Wacissa is a small unincorporated community and census-designated place (CDP) in Jefferson County, Florida, United States. As of the 2020 census, the population was 362, down from 386 at the 2010 census. It is part of the Tallahassee metropolitan area. It shares its name with the Wacissa River, the headwaters of which are about one mile to the south.

==Geography==
Wacissa is in western Jefferson County, 16 mi southwest of Monticello, the county seat, and 20 mi southeast of Tallahassee, the state capital. Florida State Road 59 runs through the community, leading north 4 mi to U.S. Route 27 and south 14 mi to U.S. Route 98.

According to the U.S. Census Bureau, the Wacissa CDP has a total area of 10.9 sqkm, of which 0.06 sqkm, or 0.53%, are water.

==Demographics==

Wacissa was first listed as a census designated place in the 2010 U.S. census.

Historical population
| Census | Pop. | Note | %± |
| 2010 | 386 |  | — |
| 2020 | 362 |  | −6.2% |
U.S. Decennial Census 1990 2000

===2020 census===

Wacissa CDP, Florida – Racial and ethnic composition Note: the US Census treats Hispanic/Latino as an ethnic category. This table excludes Latinos from the racial categories and assigns them to a separate category. Hispanics/Latinos may be of any race.
| Race / Ethnicity (NH = Non-Hispanic) | Pop 2010 | Pop 2020 | % 2010 | % 2020 |
|---|---|---|---|---|
| White alone (NH) | 299 | 309 | 77.46% | 85.36% |
| Black or African American alone (NH) | 71 | 30 | 18.39% | 8.29% |
| Native American or Alaska Native alone (NH) | 0 | 3 | 0.00% | 0.83% |
| Asian alone (NH) | 0 | 0 | 0.00% | 0.00% |
| Pacific Islander alone (NH) | 0 | 0 | 0.00% | 0.00% |
| Some Other Race alone (NH) | 0 | 0 | 0.00% | 0.00% |
| Mixed Race/Multi-Racial (NH) | 7 | 15 | 1.81% | 4.14% |
| Hispanic or Latino (any race) | 9 | 5 | 2.33% | 1.38% |
| Total | 386 | 362 | 100.00% | 100.00% |

As of the 2010 census, Wacissa had a population of 386 and 197 housing units.

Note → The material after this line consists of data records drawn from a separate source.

$ cat src/hdl/asfb_pkg.sv
// Package for the audio sample FIFO bridge: sizes, item codes and item types.
// Used by every module of the block but asfb_ram; depends on nothing.
package asfb_pkg;

  localparam int DEPTH        = 4096;
  localparam int SAMPLE_WIDTH = 32;
  localparam int PTR_W        = $clog2(DEPTH);
  localparam int CAP_W        = $clog2(DEPTH + 1);
  localparam int CFG_W        = 13;
  localparam int FILL_W       = 13;
  localparam int WORD_W       = 32;
  localparam int CNT_W        = 32;

  localparam logic KIND_PUSH = 1'b0;
  localparam logic KIND_POP  = 1'b1;

  typedef struct packed {
    logic              kind;
    logic [WORD_W-1:0] sample_in;
    logic              burst_last;
  } req_item_t;

  typedef struct packed {
    logic [WORD_W-1:0] sample_out;
    logic              accepted;
    logic [FILL_W-1:0] fill_level;
    logic [CNT_W-1:0]  underrun_total;
    logic [CNT_W-1:0]  overrun_total;
    logic [CNT_W-1:0]  pushed_total;
    logic [CNT_W-1:0]  popped_total;
    logic              burst_end;
  } rsp_item_t;

  typedef struct packed {
    logic accept;
    logic wr_store;
    logic rd_store;
    logic count_overrun;
    logic count_underrun;
    logic load_rsp;
  } cmd_t;

  typedef struct packed {
    logic kind;
    logic cap_on;
    logic can_push;
    logic can_pop;
  } status_t;

endpackage

$ cat src/hdl/asfb_ctrl.sv
// Controller of the sample FIFO bridge: handshakes, item sequencing, commands.
// Depends on asfb_pkg.
module asfb_ctrl (
  input  logic             clk,
  input  logic             rst,
  input  logic             req_valid,
  output logic             req_ready,
  output logic             rsp_valid,
  input  logic             rsp_ready,
  input  asfb_pkg::status_t status,
  output asfb_pkg::cmd_t    cmd
);
  import asfb_pkg::*;

  typedef enum logic [1:0] {
    S_IDLE = 2'b01,
    S_PEND = 2'b10
  } state_t;

  state_t state;
  state_t state_next;
  logic   rsp_valid_next;
  logic   accept;
  logic   rsp_free;
  logic   load;

  assign req_ready = (state == S_IDLE);
  assign accept    = req_valid && req_ready;
  assign rsp_free  = !rsp_valid || rsp_ready;
  assign load      = (state == S_PEND) && rsp_free;

  always_comb begin
    cmd.accept         = accept;
    cmd.wr_store       = accept && (status.kind == KIND_PUSH) && status.can_push;
    cmd.rd_store       = accept && (status.kind == KIND_POP) && status.can_pop;
    cmd.count_overrun  = accept && (status.kind == KIND_PUSH) && status.cap_on &&
                         !status.can_push;
    cmd.count_underrun = accept && (status.kind == KIND_POP) && !status.can_pop;
    cmd.load_rsp       = load;
  end

  always_comb begin
    state_next = state;
    case (state)
      S_IDLE: begin
        if (accept) begin
          state_next = S_PEND;
        end
      end
      S_PEND: begin
        if (load) begin
          state_next = S_IDLE;
        end
      end
      default: state_next = S_IDLE;
    endcase
  end

  always_comb begin
    rsp_valid_next = rsp_valid;
    if (load) begin
      rsp_valid_next = 1'b1;
    end else if (rsp_ready) begin
      rsp_valid_next = 1'b0;
    end
  end

  always_ff @(posedge clk) begin
    if (rst) begin
      state     <= S_IDLE;
      rsp_valid <= 1'b0;
    end else begin
      state     <= state_next;
      rsp_valid <= rsp_valid_next;
    end
  end

endmodule

$ cat config.mk
export PLATFORM = sky130hd
export DESIGN_NAME = asfb_ctrl
export DESIGN_NICKNAME = d
export VERILOG_FILES = /design/src/hdl/asfb_pkg.sv /design/src/hdl/asfb_ctrl.sv
export SDC_FILE = /design/constraint.sdc
export NUM_CORES = 1
export LEC_CHECK = 0
export ABC_AREA = 1
export BUFFER_PORTS_ARGS = -buffer_cell sky130_fd_sc_hd__buf_4
export CAP_MARGIN = 20
export CORE_AREA = 2 2 39 41
export CTS_BUF_LIST = sky130_fd_sc_hd__clkbuf_16
export DETAILED_ROUTE_END_ITERATION = 10
export DIE_AREA = 0 0 41 43
export PLACE_DENSITY = 0.34
export SYNTH_ARGS = -nofsm -noshare
export SYNTH_HDL_FRONTEND = slang
export SYNTH_SLANG_ARGS = --single-unit
$ cat constraint.sdc
create_clock -name clk -period 0.9 [get_ports clk]
set_input_delay 0.045 -clock clk [delete_from_list [all_inputs] [get_ports clk]]
set_output_delay 0.045 -clock clk [all_outputs]
set_load 0.1 [all_outputs]
# Yosys cells after proc, flatten, opt, wreduce, memory -nomap -nowiden
# Index checks and enable logic that the tools add are counted.
# op_classes
n_eq_ne,4
n_mux,5
n_reduce_logical,15
bitwise_logic,1
# ops
operator,count
logical AND 1 bit,9
two-way mux 2 bit,2
one-hot mux 2 bit (2 select lines),1
zero test 1 bit,3
"== test 2 x 1 -> 1 bit, second input constant",1
"== test 2 bit, second input constant",1
two-way mux 1 bit,2
"!= test 2 x 1 -> 1 bit, second input constant",1
"!= test 2 bit, second input constant",1
AND reduction 2 bit,1
nonzero test 2 bit,1
logical OR 1 bit,1
inverter 1 bit,1
# totals
out_inout_bits,8
register_bits,3
elab_cells,27

# Depth between registers and ports, before layout
# Gate-level depths: netlist (run 1).
# logic_depth
ltp_word,5
ltp_mapped,5

# Least setup slack after synthesis (run 1)
# OpenSTA, ideal clock, no wires.
# synth_path
path_kind,flip-flop to output port
from,reg state[1]
to,out cmd[3] in the netlist's numbering
setup_slack_ns,-1.859
t_arrival_ns,2.714
path_stages_with_launch,4
cell_sequence,dfxtp_1 -> inv_1 -> nand3_2 -> nor3b_1
# synth_lines
item,line,rtl
from (decl),asfb_ctrl.sv:20,state_t state;
from (signal assigned),asfb_ctrl.sv:73,state <= state_next;
to (decl),asfb_ctrl.sv:11,output asfb_pkg::cmd_t cmd

==> flow_summary.json, run 1 <==
{
  "critical_path_required_ps": 850,
  "crit_cells": 5,
  "ys_warn_count": 0,
  "worstSetupEndpointType": "output pin",
  "post-route-period-util": 1.36,
  "hold_violations": 0,
  "p_switching_uw": 324,
  "crit_buf_inv": 3,
  "arrival_ps": 1170,
  "via_per_inst": 3.71,
  "critPathMaxFanout": 4,
  "async_flop_share": 0,
  "dp_hpwl_um": 433,
  "gp_congestion": 0.610,
  "r2r_end": "state[0]",
  "area_growth_pct": 234,
  "cts.reportedPaths.clkPinSlew_ps": 30,
  "synth-edff-count": 0,
  "vias": 256,
  "antenna_cells": 0,
  "wirelength_um": 598,
  "io_buffers": 15,
  "r2r_start": "state[1]",
  "synth_common_cells": "6 x inv_1, 5 x nand2_1, 4 x nor2_1",
  "synth_ff_type": "dfxtp_1",
  "ios": 16,
  "yosysTopAreaCell": "dfxtp_1",
  "multi_input_area_um2": 158,
  "fillerInstances": 133,
  "detail-route-antenna-nets": 0,
  "finClkSkew_ps": 5.03,
  "cap_violations": 0,
  "reg2reg_slack_ps": -20,
  "slew_headroom": 0.815,
  "syn_area_per_cell_um2": 6.48,
  "drt_iter0_drc": 4,
  "grt_max_degree": 5,
  "place_area_um2": 393,
  "grt_pass1_wl_um": 979,
  "syn_inst": 28,
  "grt_pass1_vias": 244,
  "cp-start-kind": "flip-flop",
  "postLayoutCellArea_um2": 606,
  "rsz0062_at_grt": "yes",
  "hold_ws_ps": 272,
  "drcViolationCount": 0,
  "yosysMostFrequentCell": "inv_1",
  "slew_viol_final": 0,
  "cts_root_buffer": "clkbuf_16",
  "p_comb_frac": 0.275,
  "final_nets": 62,
  "p_clk_frac": 0.600,
  "post_drt_wl_per_cell_um": 8.67,
  "htreeDepth": 1,
  "row_count": 14,
  "setup_slack_ps": -320,
  "syn_area_um2": 181,
  "synthTopCellsByArea": "dfxtp_1 33%, inv_1 12%, nand2_1 10%, buf_4 8.3%, nor2_1 8.3%",
  "ys_seq_area_frac": 0.331,
  "slowest_stage": "dfxtp_1",
  "core-area_um2": 1380,
  "dr.pass1.iters": 4,
  "die_w_um": 41,
  "cp_slowest_stage_delay_ps": 300,
  "regArea_um2": 65.1,
  "ys_ff_latch": 3,
  "fmax_ghz": 0.820,
  "reg2reg_depth": 6,
  "vdd_drop_max_mv": 1.74,
  "violations": "negative setup slack",
  "place_ws_ps": -151,
  "startpoint": "state[1]",
  "tightestPinTransition_ps": 279,
  "grt-ovfl-total": 0,
  "initial_core_util": 0.131,
  "fp.dieH_um": 43,
  "status": "complete, but fails checks",
  "powerDensity_nw_per_um2": 1910,
  "synth_nets": 36,
  "hp-class": "input pin to flip-flop",
  "fin_crit_ps": 1220,
  "cts_tree": "built",
  "cts-buffers-inserted": 3,
  "leakage_uw": 0.000276,
  "switching_share": 0.280,
  "final-setup-viol-count": 10,
  "cts_buffer_depth": 2,
  "grt_use_total": 0.0964,
  "clock_latency_ps": 230,
  "numClockSinks": 3,
  "crit_type": "flip-flop to output pin",
  "internal_power_uw": 833,
  "die-area_um2": 1760,
  "endpoint": "cmd[1]",
  "yosysTopAreaCellShare": 0.331,
  "power_uw": 1160,
  "crit_family": "buffers and inverters",
  "path_cells": "inv_2 > nand3_4 > buf_4 > nor3_4 > buf_12",
  "antenna_found_initial": 0,
  "layout-drive-gt1-share": 0.792,
  "synth_cell_types": 12,
  "setup_tns_ps": -1830,
  "pwr-share-seq": 0.124
}
[how the worst min path moves through the flow]
stage                    from  endpoint  slack [ps]  cells past startpoint
detailed placement        rst  state[1]         220                      2
floorplan                 rst  state[1]         110                      1
finish              rsp_ready  state[1]         270                      5
CTS                 rsp_ready  state[1]         260                      5
global placement          rst  state[1]         210                      2
global route        rsp_ready  state[1]         280                      5
[cells in the final DEF, fill, tap and decap left out]
cell,instances
nand2_2,1
inv_2,3
dfxtp_1,1
nor2_2,1
inv_1,4
buf_4,15
dfxtp_2,1
nand3_4,1
dlygate4sd3_1,1
nor3_4,2
buf_6,1
clkinvlp_4,1
o21a_1,1
nor2_4,3
a21oi_2,1
nor3b_4,1
dfxtp_4,1
clkbuf_16,3
buf_12,6
nand2_4,1
nand2_1,4
[registers in the layout, indices dropped and copies added, names as in the netlist]
register,cells
state,2
rsp_valid,1
[kinds of logic (layout without fill, tap and decap cells)]
logic type / Yosys count / after routing / synth area share
buffers and inverters: 9 / 34 / 0.228
AOI/OAI and AO/OA: 2 / 2 / 0.0690
DFF: 3 / 3 / 0.331
and+or+nand+nor: 14 / 14 / 0.372
[stage by stage]
step                       util  instances
after floorplan               -         28
after global placement    0.284         62
after detailed placement  0.284         62
after CTS                 0.422         68
after global routing      0.438         69
final                     0.438         69
[worst reg2reg max path: stages, from the launching register on]
cell and delay [ps]:
dfxtp_1 300, inv_2 70, nand3_4 90, buf_4 140, buf_4 130, nand2_1 50
nand2_1 40
[routing by layer]
layer / GRT usage / share of wire
met3: 0.0785 / 0.085
met5: 0 / 0
met4: 0.0800 / 0.028
met2: 0.131 / 0.55
met1: 0.0868 / 0.33
[power by group through the flow]
| stage | combinational [µW] | sequential (µW) | clock [µW] |
|---|---|---|---|
| global placement | 253 | 145 | 0 |
| detailed placement | 255 | 145 | 0 |
| CTS | 310 | 144 | 714 |
| floorplan | 183 | 151 | 0 |
| finish | 319 | 143 | 695 |
| global route | 332 | 144 | 726 |
[cell type report]
class | count | area share
clock inverter | 1 | 0.00620
tap | 16 | 0.0331
multi-input combinational | 16 | 0.260
clock buffer | 3 | 0.124
sequential | 3 | 0.107
timing repair buffer | 23 | 0.419
inverter | 7 | 0.0496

The Wacissa Census Designated Place (CDP) had a population of 418 and 215 housing units as of July 1, 2021.

==Cemeteries==
- Bethpage Cemetery
- Broomsage Cemetery
- Walker Cemetery
- Story Cemetery

==Churches==
- Bethpage Church
- Wacissa Pentecostal Holiness Church
- United Methodist Church
- Welaunee Church
- Union Hill AME Church

==Education==
Jefferson County Schools operates public schools, including Jefferson County Middle / High School.